• **TASK PROMPT**: The response should hold each line from the entries below where "widths" is found.

• **RECORDS FOR THIS EXERCISE**:
**src/design/twad_pkg.sv**
```systemverilog
// ----------------------------------------------------------------------------
// twad_pkg: shared types and constants for the traffic anomaly detector
// Field widths, store sizes, register indexes, reset values and the
// controller to datapath command and status groups.
// ----------------------------------------------------------------------------
package twad_pkg;

  // store sizes
  localparam int IP_SLOTS    = 32;
  localparam int PORT_SLOTS  = 32;
  localparam int IP_IDX_W    = $clog2(IP_SLOTS);
  localparam int IP_FILL_W   = $clog2(IP_SLOTS + 1);
  localparam int PORT_IDX_W  = $clog2(PORT_SLOTS);
  localparam int PORT_FILL_W = $clog2(PORT_SLOTS + 1);

  // field widths
  localparam int TS_W      = 64;
  localparam int IP_W      = 32;
  localparam int PORT_W    = 16;
  localparam int PROTO_W   = 8;
  localparam int FLAGS_W   = 8;
  localparam int CNT_W     = 32;
  localparam int TOT_W     = 6;
  localparam int WLEN_W    = 40;
  localparam int LIM_W     = 5;
  localparam int RATIO_W   = 8;
  localparam int PROD_W    = RATIO_W + CNT_W;
  localparam int CFG_IDX_W = 3;
  localparam int CFG_DATA_W = 40;

  // reported totals stop at the largest code the total port can carry
  localparam int TOT_MAX      = (2 ** TOT_W) - 1;
  localparam int IP_TOT_CAP   = (IP_SLOTS > TOT_MAX) ? TOT_MAX : IP_SLOTS;
  localparam int PORT_TOT_CAP = (PORT_SLOTS > TOT_MAX) ? TOT_MAX : PORT_SLOTS;

  // packet classification
  localparam logic [PORT_W-1:0]  SMB_PORT_A  = 16'd445;
  localparam logic [PORT_W-1:0]  SMB_PORT_B  = 16'd139;
  localparam logic [PROTO_W-1:0] PROTO_TCP   = 8'd6;
  localparam int                 RST_BIT_POS = 2;
  localparam logic [CNT_W-1:0]   CNT_MAX     = '1;

  // item kinds
  localparam logic KIND_PACKET = 1'b0;
  localparam logic KIND_STALE  = 1'b1;

  // register reset values
  localparam logic [WLEN_W-1:0]  WLEN_RST       = 40'd10000000000;
  localparam logic [LIM_W-1:0]   EXT_LIMIT_RST  = 5'd10;
  localparam logic [CNT_W-1:0]   SMB_LIMIT_RST  = 32'd5;
  localparam logic [LIM_W-1:0]   PORT_LIMIT_RST = 5'd20;
  localparam logic [RATIO_W-1:0] RATIO_RST      = 8'd128;

  typedef enum logic [CFG_IDX_W-1:0] {
    CFG_WINDOW_LENGTH = 3'd0,
    CFG_EXT_IP_LIMIT  = 3'd1,
    CFG_SMB_LIMIT     = 3'd2,
    CFG_PORT_LIMIT    = 3'd3,
    CFG_RST_RATIO     = 3'd4
  } cfg_idx_t;

  typedef struct packed {
    logic capture;  // take the input beat into the item registers
    logic expire;   // window start and expiry test
    logic update;   // store lookups and counters
    logic mul;      // ratio product
    logic load;     // result into the output register
  } twad_cmd_t;

  typedef struct packed {
    logic is_packet;
  } twad_status_t;

endpackage

```
**src/design/twad_ctrl.sv**
```systemverilog
// ----------------------------------------------------------------------------
// twad_ctrl: item sequencer
// Walks one item through expiry, update (packets only), product and result,
// and owns the output valid flag.
// ----------------------------------------------------------------------------
module twad_ctrl (
  input  logic                  clk,
  input  logic                  rst_n,
  input  logic                  in_valid,
  output logic                  in_ready,
  output logic                  out_valid,
  input  logic                  out_ready,
  input  twad_pkg::twad_status_t status,
  output twad_pkg::twad_cmd_t    cmd
);

  typedef enum logic [4:0] {
    S_IDLE   = 5'b00001,
    S_EXPIRE = 5'b00010,
    S_UPDATE = 5'b00100,
    S_MUL    = 5'b01000,
    S_DONE   = 5'b10000
  } state_t;

  state_t state_r, state_nxt;
  logic   out_valid_r, out_valid_nxt;

  assign in_ready  = (state_r == S_IDLE);
  assign out_valid = out_valid_r;

  always_comb begin
    cmd         = '0;
    cmd.capture = in_valid && (state_r == S_IDLE);
    cmd.expire  = (state_r == S_EXPIRE);
    cmd.update  = (state_r == S_UPDATE);
    cmd.mul     = (state_r == S_MUL);
    cmd.load    = (state_r == S_DONE) && (!out_valid_r || out_ready);
  end

  always_comb begin
    state_nxt = state_r;
    case (state_r)
      S_IDLE: begin
        if (in_valid) state_nxt = S_EXPIRE;
      end
      S_EXPIRE: begin
        // stale checks skip the store update
        state_nxt = status.is_packet ? S_UPDATE : S_MUL;
      end
      S_UPDATE: state_nxt = S_MUL;
      S_MUL:    state_nxt = S_DONE;
      S_DONE: begin
        if (cmd.load) state_nxt = S_IDLE;
      end
      default:  state_nxt = S_IDLE;
    endcase
  end

  always_comb begin
    if (cmd.load) begin
      out_valid_nxt = 1'b1;
    end else if (out_ready) begin
      out_valid_nxt = 1'b0;
    end else begin
      out_valid_nxt = out_valid_r;
    end
  end

  always_ff @(posedge clk) begin
    if (!rst_n) begin
      state_r     <= S_IDLE;
      out_valid_r <= 1'b0;
    end else begin
      state_r     <= state_nxt;
      out_valid_r <= out_valid_nxt;
    end
  end

endmodule

```
**src/design/twad_datapath.sv**
```systemverilog
// ----------------------------------------------------------------------------
// twad_datapath: window state, stores, counters and result register
// Holds the configuration registers, the two lookup stores, the window
// counters and the ratio product; acts on the sequencer's commands.
// ----------------------------------------------------------------------------
module twad_datapath (
  input  logic                                 clk,
  input  logic                                 rst_n,
  input  twad_pkg::twad_cmd_t                  cmd,
  output twad_pkg::twad_status_t               status,
  // configuration
  input  logic                                 cfg_we,
  input  logic [twad_pkg::CFG_IDX_W-1:0]       cfg_index,
  input  logic [twad_pkg::CFG_DATA_W-1:0]      cfg_data,
  // input item
  input  logic                                 in_kind,
  input  logic [twad_pkg::TS_W-1:0]            in_timestamp,
  input  logic [twad_pkg::IP_W-1:0]            in_dst_ip,
  input  logic                                 in_dst_external,
  input  logic [twad_pkg::PORT_W-1:0]          in_dst_port,
  input  logic [twad_pkg::PROTO_W-1:0]         in_protocol,
  input  logic [twad_pkg::FLAGS_W-1:0]         in_tcp_flags,
  // result item
  output logic                                 out_suspicious,
  output logic [twad_pkg::TOT_W-1:0]           out_external_ip_total,
  output logic [twad_pkg::CNT_W-1:0]           out_smb_total,
  output logic [twad_pkg::CNT_W-1:0]           out_rst_total,
  output logic [twad_pkg::CNT_W-1:0]           out_tcp_total,
  output logic [twad_pkg::TOT_W-1:0]           out_port_total,
  output logic [twad_pkg::TS_W-1:0]            out_window_begin,
  output logic                                 out_store_overflow
);

  // configuration registers
  logic [twad_pkg::WLEN_W-1:0]  wlen_r;
  logic [twad_pkg::LIM_W-1:0]   ext_limit_r;
  logic [twad_pkg::CNT_W-1:0]   smb_limit_r;
  logic [twad_pkg::LIM_W-1:0]   port_limit_r;
  logic [twad_pkg::RATIO_W-1:0] ratio_r;

  // captured item
  logic                          kind_r;
  logic [twad_pkg::TS_W-1:0]     ts_r;
  logic [twad_pkg::IP_W-1:0]     ip_r;
  logic                          ext_r;
  logic [twad_pkg::PORT_W-1:0]   port_r;
  logic [twad_pkg::PROTO_W-1:0]  proto_r;
  logic [twad_pkg::FLAGS_W-1:0]  flags_r;

  // window state
  logic [twad_pkg::TS_W-1:0]        origin_r, origin_nxt;
  logic [twad_pkg::IP_FILL_W-1:0]   ip_fill_r, ip_fill_nxt;
  logic [twad_pkg::PORT_FILL_W-1:0] port_fill_r, port_fill_nxt;
  logic [twad_pkg::CNT_W-1:0]       smb_cnt_r, smb_cnt_nxt;
  logic [twad_pkg::CNT_W-1:0]       rst_cnt_r, rst_cnt_nxt;
  logic [twad_pkg::CNT_W-1:0]       tcp_cnt_r, tcp_cnt_nxt;
  logic                             ovf_r, ovf_nxt;
  logic [twad_pkg::IP_W-1:0]        ip_store_r   [twad_pkg::IP_SLOTS];
  logic [twad_pkg::PORT_W-1:0]      port_store_r [twad_pkg::PORT_SLOTS];
  logic [twad_pkg::PROD_W-1:0]      prod_r;

  // expiry
  logic [twad_pkg::TS_W-1:0] origin_eff, elapsed;
  logic                      expired;

  // lookups
  logic [twad_pkg::IP_SLOTS-1:0]   ip_match;
  logic [twad_pkg::PORT_SLOTS-1:0] port_match;
  logic ip_hit, port_hit, ip_full, port_full;
  logic ip_add, port_add, is_tcp, is_smb, is_rst, port_valid;

  logic suspicious;

  assign status.is_packet = (kind_r == twad_pkg::KIND_PACKET);

  // configuration writes; unknown indexes are dropped
  always_ff @(posedge clk) begin
    if (!rst_n) begin
      wlen_r       <= twad_pkg::WLEN_RST;
      ext_limit_r  <= twad_pkg::EXT_LIMIT_RST;
      smb_limit_r  <= twad_pkg::SMB_LIMIT_RST;
      port_limit_r <= twad_pkg::PORT_LIMIT_RST;
      ratio_r      <= twad_pkg::RATIO_RST;
    end else if (cfg_we) begin
      case (cfg_index)
        twad_pkg::CFG_WINDOW_LENGTH: wlen_r       <= cfg_data[twad_pkg::WLEN_W-1:0];
        twad_pkg::CFG_EXT_IP_LIMIT:  ext_limit_r  <= cfg_data[twad_pkg::LIM_W-1:0];
        twad_pkg::CFG_SMB_LIMIT:     smb_limit_r  <= cfg_data[twad_pkg::CNT_W-1:0];
        twad_pkg::CFG_PORT_LIMIT:    port_limit_r <= cfg_data[twad_pkg::LIM_W-1:0];
        twad_pkg::CFG_RST_RATIO:     ratio_r      <= cfg_data[twad_pkg::RATIO_W-1:0];
        default: ;
      endcase
    end
  end

  always_ff @(posedge clk) begin
    if (cmd.capture) begin
      kind_r  <= in_kind;
      ts_r    <= in_timestamp;
      ip_r    <= in_dst_ip;
      ext_r   <= in_dst_external;
      port_r  <= in_dst_port;
      proto_r <= in_protocol;
      flags_r <= in_tcp_flags;
    end
  end

  // zero origin marks no open window; a packet or an expiry opens one
  always_comb begin
    origin_eff = origin_r;
    if (kind_r == twad_pkg::KIND_PACKET && origin_r == '0) origin_eff = ts_r;
    elapsed = ts_r - origin_eff;
    expired = elapsed > {{(twad_pkg::TS_W - twad_pkg::WLEN_W){1'b0}}, wlen_r};
  end

  always_comb begin
    for (int i = 0; i < twad_pkg::IP_SLOTS; i++) begin
      ip_match[i] = (ip_store_r[i] == ip_r) &&
                    (twad_pkg::IP_FILL_W'(i) < ip_fill_r);
    end
    for (int j = 0; j < twad_pkg::PORT_SLOTS; j++) begin
      port_match[j] = (port_store_r[j] == port_r) &&
                      (twad_pkg::PORT_FILL_W'(j) < port_fill_r);
    end
    ip_hit     = |ip_match;
    port_hit   = |port_match;
    ip_full    = (ip_fill_r == twad_pkg::IP_FILL_W'(twad_pkg::IP_SLOTS));
    port_full  = (port_fill_r == twad_pkg::PORT_FILL_W'(twad_pkg::PORT_SLOTS));
    port_valid = (port_r != '0);
    ip_add     = ext_r && !ip_hit && !ip_full;
    port_add   = port_valid && !port_hit && !port_full;
    is_tcp     = (proto_r == twad_pkg::PROTO_TCP);
    is_smb     = (port_r == twad_pkg::SMB_PORT_A) || (port_r == twad_pkg::SMB_PORT_B);
    is_rst     = is_tcp && flags_r[twad_pkg::RST_BIT_POS];
  end

  always_comb begin
    origin_nxt    = origin_r;
    ip_fill_nxt   = ip_fill_r;
    port_fill_nxt = port_fill_r;
    smb_cnt_nxt   = smb_cnt_r;
    rst_cnt_nxt   = rst_cnt_r;
    tcp_cnt_nxt   = tcp_cnt_r;
    ovf_nxt       = ovf_r;
    if (cmd.expire) begin
      if (expired) begin
        origin_nxt    = ts_r;
        ip_fill_nxt   = '0;
        port_fill_nxt = '0;
        smb_cnt_nxt   = '0;
        rst_cnt_nxt   = '0;
        tcp_cnt_nxt   = '0;
        ovf_nxt       = 1'b0;
      end else begin
        origin_nxt = origin_eff;
      end
    end else if (cmd.update) begin
      if (ip_add) ip_fill_nxt = ip_fill_r + 1'b1;
      if (port_add) port_fill_nxt = port_fill_r + 1'b1;
      if ((ext_r && !ip_hit && ip_full) || (port_valid && !port_hit && port_full)) begin
        ovf_nxt = 1'b1;
      end
      if (is_smb && smb_cnt_r != twad_pkg::CNT_MAX) smb_cnt_nxt = smb_cnt_r + 1'b1;
      if (is_tcp && tcp_cnt_r != twad_pkg::CNT_MAX) tcp_cnt_nxt = tcp_cnt_r + 1'b1;
      if (is_rst && rst_cnt_r != twad_pkg::CNT_MAX) rst_cnt_nxt = rst_cnt_r + 1'b1;
    end
  end

  always_ff @(posedge clk) begin
    if (!rst_n) begin
      origin_r    <= '0;
      ip_fill_r   <= '0;
      port_fill_r <= '0;
      smb_cnt_r   <= '0;
      rst_cnt_r   <= '0;
      tcp_cnt_r   <= '0;
      ovf_r       <= 1'b0;
    end else begin
      origin_r    <= origin_nxt;
      ip_fill_r   <= ip_fill_nxt;
      port_fill_r <= port_fill_nxt;
      smb_cnt_r   <= smb_cnt_nxt;
      rst_cnt_r   <= rst_cnt_nxt;
      tcp_cnt_r   <= tcp_cnt_nxt;
      ovf_r       <= ovf_nxt;
    end
  end

  // store writes land at the fill position
  always_ff @(posedge clk) begin
    if (cmd.update && ip_add) begin
      ip_store_r[ip_fill_r[twad_pkg::IP_IDX_W-1:0]] <= ip_r;
    end
    if (cmd.update && port_add) begin
      port_store_r[port_fill_r[twad_pkg::PORT_IDX_W-1:0]] <= port_r;
    end
  end

  always_ff @(posedge clk) begin
    if (cmd.mul) begin
      prod_r <= {{twad_pkg::CNT_W{1'b0}}, ratio_r} * {{twad_pkg::RATIO_W{1'b0}}, tcp_cnt_r};
    end
  end

  always_comb begin
    suspicious = (32'(ip_fill_r) > 32'(ext_limit_r)) ||
                 (smb_cnt_r > smb_limit_r) ||
                 (32'(port_fill_r) > 32'(port_limit_r)) ||
                 ((tcp_cnt_r != '0) &&
                  ({rst_cnt_r, {twad_pkg::RATIO_W{1'b0}}} > prod_r));
  end

  always_ff @(posedge clk) begin
    if (cmd.load) begin
      out_suspicious        <= suspicious;
      out_external_ip_total <= (32'(ip_fill_r) > 32'(twad_pkg::TOT_MAX)) ?
                               twad_pkg::TOT_W'(twad_pkg::TOT_MAX) :
                               twad_pkg::TOT_W'(ip_fill_r);
      out_port_total        <= (32'(port_fill_r) > 32'(twad_pkg::TOT_MAX)) ?
                               twad_pkg::TOT_W'(twad_pkg::TOT_MAX) :
                               twad_pkg::TOT_W'(port_fill_r);
      out_smb_total         <= smb_cnt_r;
      out_rst_total         <= rst_cnt_r;
      out_tcp_total         <= tcp_cnt_r;
      out_window_begin      <= origin_r;
      out_store_overflow    <= ovf_r;
    end
  end

endmodule

```
**src/design/windowed_traffic_anomaly_detector_top.sv**
```systemverilog
// ----------------------------------------------------------------------------
// windowed_traffic_anomaly_detector_top: windowed traffic anomaly detector
// Counts distinct external IPs, distinct ports, SMB, TCP and RST packets in
// a time window and flags suspicious traffic after every beat.
// ----------------------------------------------------------------------------
// Each input beat (packet event or stale check) yields exactly one result
// beat. The beat is captured at its acceptance edge, then worked through the
// window expiry test (64-bit subtract and compare), store lookup and counter
// update (parallel compare across both stores; skipped for a stale check),
// ratio product (8x32 multiply), then threshold tests into the output
// register. in_ready is high only while the sequencer is idle, so one item is
// worked at a time and a new beat is taken only once the last item's result
// is loaded; a result that waits in the output register holds the next item
// in its last step. The output register lets the
// next item enter while a finished result still waits. No clearing pass is
// needed after reset: the stores are tracked by fill counts. cfg_ready is
// always high; registers should be written only while no item is in flight.
// ----------------------------------------------------------------------------
module windowed_traffic_anomaly_detector_top (
  input  logic                                 clk,
  input  logic                                 rst_n,
  // configuration write channel
  input  logic                                 cfg_valid,
  output logic                                 cfg_ready,
  input  logic [twad_pkg::CFG_IDX_W-1:0]       cfg_index,
  input  logic [twad_pkg::CFG_DATA_W-1:0]      cfg_data,
  // input beats
  input  logic                                 in_valid,
  output logic                                 in_ready,
  input  logic                                 in_kind,
  input  logic [twad_pkg::TS_W-1:0]            in_timestamp,
  input  logic [twad_pkg::IP_W-1:0]            in_dst_ip,
  input  logic                                 in_dst_external,
  input  logic [twad_pkg::PORT_W-1:0]          in_dst_port,
  input  logic [twad_pkg::PROTO_W-1:0]         in_protocol,
  input  logic [twad_pkg::FLAGS_W-1:0]         in_tcp_flags,
  // result beats
  output logic                                 out_valid,
  input  logic                                 out_ready,
  output logic                                 out_suspicious,
  output logic [twad_pkg::TOT_W-1:0]           out_external_ip_total,
  output logic [twad_pkg::CNT_W-1:0]           out_smb_total,
  output logic [twad_pkg::CNT_W-1:0]           out_rst_total,
  output logic [twad_pkg::CNT_W-1:0]           out_tcp_total,
  output logic [twad_pkg::TOT_W-1:0]           out_port_total,
  output logic [twad_pkg::TS_W-1:0]            out_window_begin,
  output logic                                 out_store_overflow
);

  twad_pkg::twad_cmd_t    cmd;
  twad_pkg::twad_status_t status;

  // register writes complete in the cycle they are offered
  assign cfg_ready = 1'b1;

  twad_ctrl u_ctrl (
    .clk       (clk),
    .rst_n     (rst_n),
    .in_valid  (in_valid),
    .in_ready  (in_ready),
    .out_valid (out_valid),
    .out_ready (out_ready),
    .status    (status),
    .cmd       (cmd)
  );

  twad_datapath u_dp (
    .clk                   (clk),
    .rst_n                 (rst_n),
    .cmd                   (cmd),
    .status                (status),
    .cfg_we                (cfg_valid && cfg_ready),
    .cfg_index             (cfg_index),
    .cfg_data              (cfg_data),
    .in_kind               (in_kind),
    .in_timestamp          (in_timestamp),
    .in_dst_ip             (in_dst_ip),
    .in_dst_external       (in_dst_external),
    .in_dst_port           (in_dst_port),
    .in_protocol           (in_protocol),
    .in_tcp_flags          (in_tcp_flags),
    .out_suspicious        (out_suspicious),
    .out_external_ip_total (out_external_ip_total),
    .out_smb_total         (out_smb_total),
    .out_rst_total         (out_rst_total),
    .out_tcp_total         (out_tcp_total),
    .out_port_total        (out_port_total),
    .out_window_begin      (out_window_begin),
    .out_store_overflow    (out_store_overflow)
  );

endmodule

```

• **ANSWER TO THIS PROBLEM**:
// Field widths, store sizes, register indexes, reset values and the
  // field widths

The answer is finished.